My first one is due next week.  She's quite large lol.  Her bag is big but not enormous and it's just fluid coming out atm so we still have a bit to go.  Everything is ready for her; CCTV in the foaling stalls are all up and running again, the foal blankets are all washed and ready, just hoping the weather warms up a bit; we're forecast -18c on Sunday overnight and although the day times we're in the plus degrees, it's still in the minus figures overnight.  I'm kind of hoping she'll hang for a couple more weeks tbh and then we should be up around 20c daytimes and plus degrees overnight.  She's the only mare we have foaling in March, the next batch of foals will be arriving in April and the final lot were all bred on the same day and they usually always foal together, on the same day, or every day after the previous foal pops out.


----------



## HazyXmas (19 March 2014)

I think that i'm going have an unexpected BOGOF foal within the next month or so.

 I bought a young ConnieXTBxID filly last September to break in & bring on.
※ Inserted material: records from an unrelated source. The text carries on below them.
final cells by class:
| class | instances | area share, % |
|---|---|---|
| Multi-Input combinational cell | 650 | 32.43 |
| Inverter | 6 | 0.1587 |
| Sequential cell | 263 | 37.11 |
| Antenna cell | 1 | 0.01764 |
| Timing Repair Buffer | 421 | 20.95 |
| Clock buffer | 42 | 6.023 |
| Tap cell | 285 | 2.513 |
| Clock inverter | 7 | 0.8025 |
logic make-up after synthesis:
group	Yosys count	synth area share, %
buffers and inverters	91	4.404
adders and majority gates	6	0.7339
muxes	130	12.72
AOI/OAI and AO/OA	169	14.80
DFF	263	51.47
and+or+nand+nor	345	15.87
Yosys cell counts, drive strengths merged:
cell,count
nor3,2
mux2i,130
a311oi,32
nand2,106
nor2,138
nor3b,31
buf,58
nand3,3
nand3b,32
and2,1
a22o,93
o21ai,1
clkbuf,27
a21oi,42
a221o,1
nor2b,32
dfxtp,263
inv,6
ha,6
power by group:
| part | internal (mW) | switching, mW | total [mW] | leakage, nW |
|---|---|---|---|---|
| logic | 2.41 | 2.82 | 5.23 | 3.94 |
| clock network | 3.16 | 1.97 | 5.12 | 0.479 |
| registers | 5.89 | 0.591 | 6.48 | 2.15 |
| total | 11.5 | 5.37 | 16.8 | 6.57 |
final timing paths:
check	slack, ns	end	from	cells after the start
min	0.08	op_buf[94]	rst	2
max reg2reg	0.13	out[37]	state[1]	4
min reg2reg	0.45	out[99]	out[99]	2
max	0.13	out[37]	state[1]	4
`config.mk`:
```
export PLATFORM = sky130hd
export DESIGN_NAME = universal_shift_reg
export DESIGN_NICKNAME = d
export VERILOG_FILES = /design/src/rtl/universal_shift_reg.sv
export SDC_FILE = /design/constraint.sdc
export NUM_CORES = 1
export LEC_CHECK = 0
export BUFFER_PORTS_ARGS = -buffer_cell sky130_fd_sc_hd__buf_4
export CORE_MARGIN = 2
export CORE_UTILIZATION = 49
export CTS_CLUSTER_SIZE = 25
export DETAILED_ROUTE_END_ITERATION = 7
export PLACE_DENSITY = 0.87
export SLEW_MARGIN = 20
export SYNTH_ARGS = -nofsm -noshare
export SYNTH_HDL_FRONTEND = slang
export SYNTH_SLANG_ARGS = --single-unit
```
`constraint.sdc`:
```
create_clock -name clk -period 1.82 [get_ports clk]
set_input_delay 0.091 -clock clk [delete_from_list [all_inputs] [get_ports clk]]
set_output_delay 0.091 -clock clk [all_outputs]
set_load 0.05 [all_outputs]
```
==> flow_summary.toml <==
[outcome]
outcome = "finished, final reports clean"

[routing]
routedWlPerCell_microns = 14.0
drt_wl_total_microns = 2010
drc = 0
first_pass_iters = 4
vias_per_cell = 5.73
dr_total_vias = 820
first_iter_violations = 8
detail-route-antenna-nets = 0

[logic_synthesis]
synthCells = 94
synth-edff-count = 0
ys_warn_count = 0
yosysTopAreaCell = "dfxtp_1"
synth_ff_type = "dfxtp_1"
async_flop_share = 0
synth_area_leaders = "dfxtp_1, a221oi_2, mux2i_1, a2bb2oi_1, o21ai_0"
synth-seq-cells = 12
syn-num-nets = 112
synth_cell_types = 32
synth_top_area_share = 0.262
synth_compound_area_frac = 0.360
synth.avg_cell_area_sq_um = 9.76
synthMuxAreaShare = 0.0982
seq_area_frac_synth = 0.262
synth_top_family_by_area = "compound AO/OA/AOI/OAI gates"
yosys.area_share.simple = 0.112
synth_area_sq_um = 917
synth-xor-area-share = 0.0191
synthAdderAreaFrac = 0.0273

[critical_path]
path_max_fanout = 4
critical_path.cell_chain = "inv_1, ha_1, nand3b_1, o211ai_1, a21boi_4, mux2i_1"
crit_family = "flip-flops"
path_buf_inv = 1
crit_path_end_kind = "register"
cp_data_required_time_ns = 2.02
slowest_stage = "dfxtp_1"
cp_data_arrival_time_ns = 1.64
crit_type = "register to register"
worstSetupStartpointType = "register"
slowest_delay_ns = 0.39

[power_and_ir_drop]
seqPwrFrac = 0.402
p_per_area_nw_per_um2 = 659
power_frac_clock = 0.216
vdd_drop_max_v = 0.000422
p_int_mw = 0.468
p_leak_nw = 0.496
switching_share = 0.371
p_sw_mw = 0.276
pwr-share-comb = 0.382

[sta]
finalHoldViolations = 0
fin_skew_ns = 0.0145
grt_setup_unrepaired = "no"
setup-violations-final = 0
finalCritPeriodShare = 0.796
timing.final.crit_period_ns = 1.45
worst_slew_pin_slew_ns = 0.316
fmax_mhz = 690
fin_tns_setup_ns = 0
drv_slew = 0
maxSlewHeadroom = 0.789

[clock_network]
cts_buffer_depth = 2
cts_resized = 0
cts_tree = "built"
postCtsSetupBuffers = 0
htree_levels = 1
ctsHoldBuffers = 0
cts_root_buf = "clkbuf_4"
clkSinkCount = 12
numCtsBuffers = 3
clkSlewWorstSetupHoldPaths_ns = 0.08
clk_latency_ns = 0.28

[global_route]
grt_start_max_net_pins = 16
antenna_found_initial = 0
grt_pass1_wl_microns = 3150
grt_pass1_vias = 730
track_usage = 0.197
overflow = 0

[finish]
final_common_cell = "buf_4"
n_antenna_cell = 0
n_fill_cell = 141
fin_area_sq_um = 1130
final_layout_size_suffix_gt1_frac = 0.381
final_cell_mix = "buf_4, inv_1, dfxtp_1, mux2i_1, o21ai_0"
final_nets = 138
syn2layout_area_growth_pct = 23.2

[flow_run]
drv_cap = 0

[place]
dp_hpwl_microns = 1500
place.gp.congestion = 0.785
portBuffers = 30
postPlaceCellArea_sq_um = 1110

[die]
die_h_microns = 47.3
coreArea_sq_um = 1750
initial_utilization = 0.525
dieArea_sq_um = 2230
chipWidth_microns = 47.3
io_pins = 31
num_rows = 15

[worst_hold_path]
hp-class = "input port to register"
She was tricky as hadn't really had any handling before we got her. We did a little bit of ground work over the winter & then sent her to a friend four weeks ago for her to get on her. All was going well until i got a phone call to say that she'd suddenly got really huge & they could see something moving in her tummy!!!!

Previous owner is a breeder & denies any knowledge of it so no idea who the sire is or what date she might be due. She's due her third jab this week so vet coming to have a look at her.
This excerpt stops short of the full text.